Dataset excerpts
*** Block opens ***

==> job 6893 <==
Design algorithm_top, start of the top module:
module algorithm_top (
  input  logic                 clk,
  input  logic                 rst_n,
  input  logic                 s_valid,
  output logic                 s_ready,
  input  params_pkg::in_t      s_data,
  output logic                 m_valid,
  input  logic                 m_ready,
  output params_pkg::out_t     m_data
);
export LEC_CHECK = 0
export CAP_MARGIN = 10
export CELL_PAD_IN_SITES_DETAIL_PLACEMENT = 2
export CORE_ASPECT_RATIO = 0.65
export CORE_MARGIN = 2
export CORE_UTILIZATION = 33
export CTS_CLUSTER_DIAMETER = 397
export GPL_ROUTABILITY_DRIVEN = 1
export PLACE_DENSITY_LB_ADDON = 0.11
export SETUP_SLACK_MARGIN = -0.03
export SLEW_MARGIN = 15
create_clock -name core_clock -period 7.65 [get_ports {clk}]
run.sh (not shown) runs the stock make flow with config.mk's settings and CLKGATE_MAP_FILE=.
==> inputs of job 5534, as changes to job 6893 <==
Settings changed: CAP_MARGIN 10 to 20, CELL_PAD_IN_SITES_DETAIL_PLACEMENT 2 to unset, CORE_ASPECT_RATIO 0.65 to 0.72, CORE_UTILIZATION 33 to 72, CTS_CLUSTER_DIAMETER 397 to 317, PLACE_DENSITY_LB_ADDON 0.11 to unset, SETUP_SLACK_MARGIN -0.03 to -0.41.
==> flow/constraint.sdc (replaced) <==
create_clock -name core_clock -period 4.09 [get_ports {clk}]
set_input_delay 0.8180 -clock core_clock [delete_from_list [all_inputs] [get_ports {clk}]]
set_output_delay 0.8180 -clock core_clock [all_outputs]
set_load 0.01 [all_outputs]
==> inputs of job 9645, as changes to job 6893 <==
Settings changed: CAP_MARGIN 10 to 40, CELL_PAD_IN_SITES_DETAIL_PLACEMENT 2 to unset, CORE_ASPECT_RATIO 0.65 to unset, CORE_UTILIZATION 33 to 72, CTS_CLUSTER_DIAMETER 397 to 320, CTS_CLUSTER_SIZE set to 15, GPL_ROUTABILITY_DRIVEN 1 to unset, PLACE_DENSITY_LB_ADDON 0.11 to 0.0, SETUP_SLACK_MARGIN -0.03 to 0.22, SLEW_MARGIN 15 to 20.
==> flow/constraint.sdc (replaced) <==
create_clock -name core_clock -period 1.57 [get_ports {clk}]
set_input_delay 0.3140 -clock core_clock [delete_from_list [all_inputs] [get_ports {clk}]]
set_output_delay 0.3140 -clock core_clock [all_outputs]
set_load 0.01 [all_outputs]
==> results.sh <==
# flow metrics
export IMPL_status="timing/DRC/antenna clean"
export IMPL_setup_ws_ps=1740
export IMPL_die_area_um2=238000
export IMPL_routed_via_density=4.96
export IMPL_core_um2=231000
export IMPL_worstPathMaxFanout=25
export IMPL_sh_seq_area_pct=26.8
export IMPL_initCoreUtil_pct=33.3
export IMPL_design_area_um2=85000
export IMPL_hold_class="reg -> reg"
export IMPL_syn_to_final_growth_pct=10.2
export IMPL_n_clock_buffer=129
export IMPL_crit_end="u_core.stage_prod_reg[10][21]"
export IMPL_fin_cells=10800
export IMPL_routed_wl_met3_um=11000
export IMPL_wl_um=233000
export IMPL_worstHoldStart="u_core.stage_prod_reg[1][1]"
export IMPL_antenna_found_initial=44
Source of the figures above: job 6893

==> results.sh <==
# flow metrics
export IMPL_crit_end="u_core.stage_prod_reg[13][23]"
export IMPL_design_area_um2=91700
export IMPL_setup_viol_count_final=113
export IMPL_die_area_um2=110000
export IMPL_setup_ws_ps=-936
export IMPL_core_um2=106000
export IMPL_wl_um=211000
export IMPL_antenna_found_initial=11
export IMPL_failed_checks="setup timing"
export IMPL_sh_seq_area_pct=24.9
export IMPL_n_clock_buffer=116
export IMPL_routed_via_density=5.96
export IMPL_drtIter0Drc=4793
export IMPL_status="finished with violations"
export IMPL_initCoreUtil_pct=72.9
export IMPL_hold_class="in -> async"
Source of the figures above: job 5534

==> results.sh <==
# physical design summary
export IMPL_status="stopped before the end"
export IMPL_stop_stage="global routing"
export IMPL_error="[ERROR GRT-0116] Global routing finished with congestion. Check the congestion regions in the DRC Viewer."
export IMPL_logic_family="adder cells"
export IMPL_ff_type="dfrtp_1"
export IMPL_initCoreUtil_pct=72.3
export IMPL_die_y_um=331
export IMPL_cts_num_sinks=909
export IMPL_largest_area_cell="dfrtp_1"
export IMPL_synthCells=7508
export IMPL_core_um2=107000
export IMPL_grt_use_met1_pct=74.9
export IMPL_aoi_share_pct=11.6
export IMPL_overflow=379
export IMPL_die_area_um2=110000
export IMPL_met3_usage_pct=57.2
Source of the figures above: job 9645
**flow/run.sh**
```bash
#!/bin/bash
# the make line also repeats each setting of config.mk as NAME=value (left out here)
make -C /OpenROAD-flow-scripts/flow DESIGN_CONFIG=/design/flow/config.mk WORK_HOME=/design/flow/orfs CLKGATE_MAP_FILE= finish
```
**flow/config.mk**
```make
export PLATFORM = sky130hd
export DESIGN_NAME = top
export DESIGN_NICKNAME = top
export VERILOG_FILES = /design/flow/design.v
export SDC_FILE = /design/flow/constraint.sdc
export NUM_CORES = 4
export LEC_CHECK = 0
export CAP_MARGIN = 20
export CORE_MARGIN = 2
export CORE_UTILIZATION = 40
export HOLD_SLACK_MARGIN = 0.28
export SLEW_MARGIN = 25
export TNS_END_PERCENT = 65
```
**flow/constraint.sdc**
```tcl
create_clock -name core_clock -period 7.5 [get_ports {clk}]
set_input_delay 1.5000 -clock core_clock [delete_from_list [all_inputs] [get_ports {clk}]]
set_output_delay 1.5000 -clock core_clock [all_outputs]
set_load 0.01 [all_outputs]
```
**flow/design.v**
```verilog
module top #(parameter WIDTH = 32)
(
	input				   clk,
	input				   rst,
	input 				   div_ready,
	input 				   div_datavalid_i,
	input 	   [WIDTH-1:0] div_dividend_i,
	input 	   [WIDTH-1:0] div_divisor_i,
	output reg 		 	   div_doing_o,
	output reg 		 	   div_qrvalid_o,
	output reg [WIDTH-1:0] div_quotient_o,
	output reg [WIDTH-1:0] div_remainder_o
);
reg [2*WIDTH  :0] div_remainder_r 	[WIDTH-1:0];
reg [2*WIDTH-1:0] div_divisor_r   	[WIDTH-1:0];
reg [  WIDTH-1:0] div_quotient_r  	[WIDTH-1:0];
reg               div_data_valid_r 	[WIDTH-1:0];
reg 		 	  div_qrvalid_r;
reg [WIDTH-1:0]   div_quotiento_r;
reg [WIDTH-1:0]   div_remaindero_r;
always @(posedge clk) begin
    if (rst) begin
    	div_doing_o <= 1'b0;
    end
    else if (div_qrvalid_o) begin
      	div_doing_o <= 1'b0;
    end
    else if(div_datavalid_i) begin
      	div_doing_o <= 1'b1;
    end
end
always @(posedge clk ) begin
	if (rst) begin
    	div_quotient_o 	<= 1'b0;
		div_remainder_o	<= 0;
		div_qrvalid_o	<=0;
    end
	else if (div_ready)begin
		div_quotient_o 	<= 1'b0;
		div_remainder_o	<= 0;
		div_qrvalid_o	<=0;
	end
	else if(div_qrvalid_r)begin
		div_quotient_o 	<= div_quotiento_r;
		div_remainder_o	<= div_remaindero_r;
		div_qrvalid_o	<= div_qrvalid_r;
	end
end
genvar div_m_var;
always @ (posedge clk ) begin
	if (rst) begin
		div_remainder_r	[0] <= {2*WIDTH+1{1'b0}};
		div_divisor_r  	[0] <= {2*WIDTH  {1'b0}};
		div_quotient_r 	[0] <= {  WIDTH  {1'b0}};
		div_data_valid_r[0] <=            1'b0  ;
	end else if (div_datavalid_i) begin
		if (|div_divisor_i) begin 
			div_remainder_r	[0] 	<= (div_dividend_i<<1) - (div_divisor_i<<WIDTH);
			div_divisor_r  	[0] 	<= div_divisor_i<<WIDTH;
			div_quotient_r 	[0] 	<= {  WIDTH  {1'b0}};
			div_data_valid_r[0] 	<=            1'b1  ;
		end else begin
			div_remainder_r	[0] 	<= {2*WIDTH+1{1'b0}};
			div_divisor_r  	[0] 	<= {2*WIDTH  {1'b0}};
			div_quotient_r 	[0] 	<= {  WIDTH  {1'b0}};
			div_data_valid_r[0] 	<=            1'b0  ;
		end
	end else begin
		div_remainder_r	[0]		<= {2*WIDTH+1{1'b0}};
		div_divisor_r  	[0]		<= {2*WIDTH  {1'b0}};
		div_quotient_r 	[0]		<= {  WIDTH  {1'b0}};
		div_data_valid_r[0]		<=            1'b0  ;
	end
end
generate
for (div_m_var=1;div_m_var<WIDTH;div_m_var=div_m_var+1) begin: calculate_cycle
	always @ (posedge clk ) begin
		if (rst) begin
			div_remainder_r[div_m_var] 	<= {2*WIDTH+1{1'b0}};
			div_divisor_r  [div_m_var] 	<= {2*WIDTH  {1'b0}};
			div_quotient_r [div_m_var] 	<= {  WIDTH  {1'b0}};
			div_data_valid_r[div_m_var] <=            1'b0  ;
		end else if (div_data_valid_r[div_m_var-1]) begin
			if (div_remainder_r[div_m_var-1][2*WIDTH]) begin 
				div_remainder_r[div_m_var] <= ((div_remainder_r[div_m_var-1]+div_divisor_r[div_m_var-1])<<1) - div_divisor_r[div_m_var-1];
				div_divisor_r  [div_m_var] <= div_divisor_r  [div_m_var-1];
				div_quotient_r [div_m_var] <= div_quotient_r [div_m_var-1]<<1 ;
				div_data_valid_r[div_m_var] <= div_data_valid_r[div_m_var-1];
			end else begin 
				div_remainder_r[div_m_var] <= (div_remainder_r[div_m_var-1]<<1) - div_divisor_r[div_m_var-1];
				div_divisor_r  [div_m_var] <= div_divisor_r  [div_m_var-1];
				div_quotient_r [div_m_var] <= (div_quotient_r [div_m_var-1]<<1) + 1'b1;
				div_data_valid_r[div_m_var] <= div_data_valid_r[div_m_var-1];
			end
		end else begin
			div_remainder_r[div_m_var] <= div_remainder_r[div_m_var-1];
			div_divisor_r  [div_m_var] <= div_divisor_r  [div_m_var-1];
			div_quotient_r [div_m_var] <= div_quotient_r [div_m_var-1];
			div_data_valid_r[div_m_var] <= div_data_valid_r[div_m_var-1];
		end
	end
end
endgenerate
always @ (posedge clk ) begin
	if (rst) begin
		div_remaindero_r <= {WIDTH{1'b0}};
		div_remaindero_r  <= {WIDTH{1'b0}};
		div_qrvalid_r  <=        1'b0  ;
	end else if (div_data_valid_r[WIDTH-1]) begin
		if (div_remainder_r[WIDTH-1][2*WIDTH]) begin
			div_remaindero_r <= (div_remainder_r[WIDTH-1]+div_divisor_r[WIDTH-1])>>WIDTH;
			div_quotiento_r  <= div_quotient_r [WIDTH-1]<<1;
			div_qrvalid_r  <= div_data_valid_r[WIDTH-1];
		end else begin
			div_remaindero_r <= div_remainder_r[WIDTH-1]>>WIDTH;
			div_quotiento_r  <= (div_quotient_r [WIDTH-1]<<1) + 1'b1;
			div_qrvalid_r  <= div_data_valid_r[WIDTH-1];
		end
	end else begin
			div_qrvalid_r  <= div_data_valid_r[WIDTH-1];
	end
end
endmodule
```
==> results of run 1 <==
layout make-up:
| type | count | share of cell area |
|---|---|---|
| diodes | 2 | 0.00002183 |
| clock buffers | 486 | 0.04448 |
| clock inverters | 183 | 0.01108 |
| inverters | 1655 | 0.02712 |
| multi-input cells | 18790 | 0.5845 |
| flip-flops and latches | 3235 | 0.2844 |
| well taps | 6942 | 0.03789 |
| repair buffers | 247 | 0.01052 |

*** Block closes ***

Return the entries exactly through the "SLEW_MARGIN 15 to 20." line.

◆ Expected answer
==> job 6893 <==
Design algorithm_top, start of the top module:
module algorithm_top (
  input  logic                 clk,
  input  logic                 rst_n,
  input  logic                 s_valid,
  output logic                 s_ready,
  input  params_pkg::in_t      s_data,
  output logic                 m_valid,
  input  logic                 m_ready,
  output params_pkg::out_t     m_data
);
export LEC_CHECK = 0
export CAP_MARGIN = 10
export CELL_PAD_IN_SITES_DETAIL_PLACEMENT = 2
export CORE_ASPECT_RATIO = 0.65
export CORE_MARGIN = 2
export CORE_UTILIZATION = 33
export CTS_CLUSTER_DIAMETER = 397
export GPL_ROUTABILITY_DRIVEN = 1
export PLACE_DENSITY_LB_ADDON = 0.11
export SETUP_SLACK_MARGIN = -0.03
export SLEW_MARGIN = 15
create_clock -name core_clock -period 7.65 [get_ports {clk}]
run.sh (not shown) runs the stock make flow with config.mk's settings and CLKGATE_MAP_FILE=.
==> inputs of job 5534, as changes to job 6893 <==
Settings changed: CAP_MARGIN 10 to 20, CELL_PAD_IN_SITES_DETAIL_PLACEMENT 2 to unset, CORE_ASPECT_RATIO 0.65 to 0.72, CORE_UTILIZATION 33 to 72, CTS_CLUSTER_DIAMETER 397 to 317, PLACE_DENSITY_LB_ADDON 0.11 to unset, SETUP_SLACK_MARGIN -0.03 to -0.41.
==> flow/constraint.sdc (replaced) <==
create_clock -name core_clock -period 4.09 [get_ports {clk}]
set_input_delay 0.8180 -clock core_clock [delete_from_list [all_inputs] [get_ports {clk}]]
set_output_delay 0.8180 -clock core_clock [all_outputs]
set_load 0.01 [all_outputs]
==> inputs of job 9645, as changes to job 6893 <==
Settings changed: CAP_MARGIN 10 to 40, CELL_PAD_IN_SITES_DETAIL_PLACEMENT 2 to unset, CORE_ASPECT_RATIO 0.65 to unset, CORE_UTILIZATION 33 to 72, CTS_CLUSTER_DIAMETER 397 to 320, CTS_CLUSTER_SIZE set to 15, GPL_ROUTABILITY_DRIVEN 1 to unset, PLACE_DENSITY_LB_ADDON 0.11 to 0.0, SETUP_SLACK_MARGIN -0.03 to 0.22, SLEW_MARGIN 15 to 20.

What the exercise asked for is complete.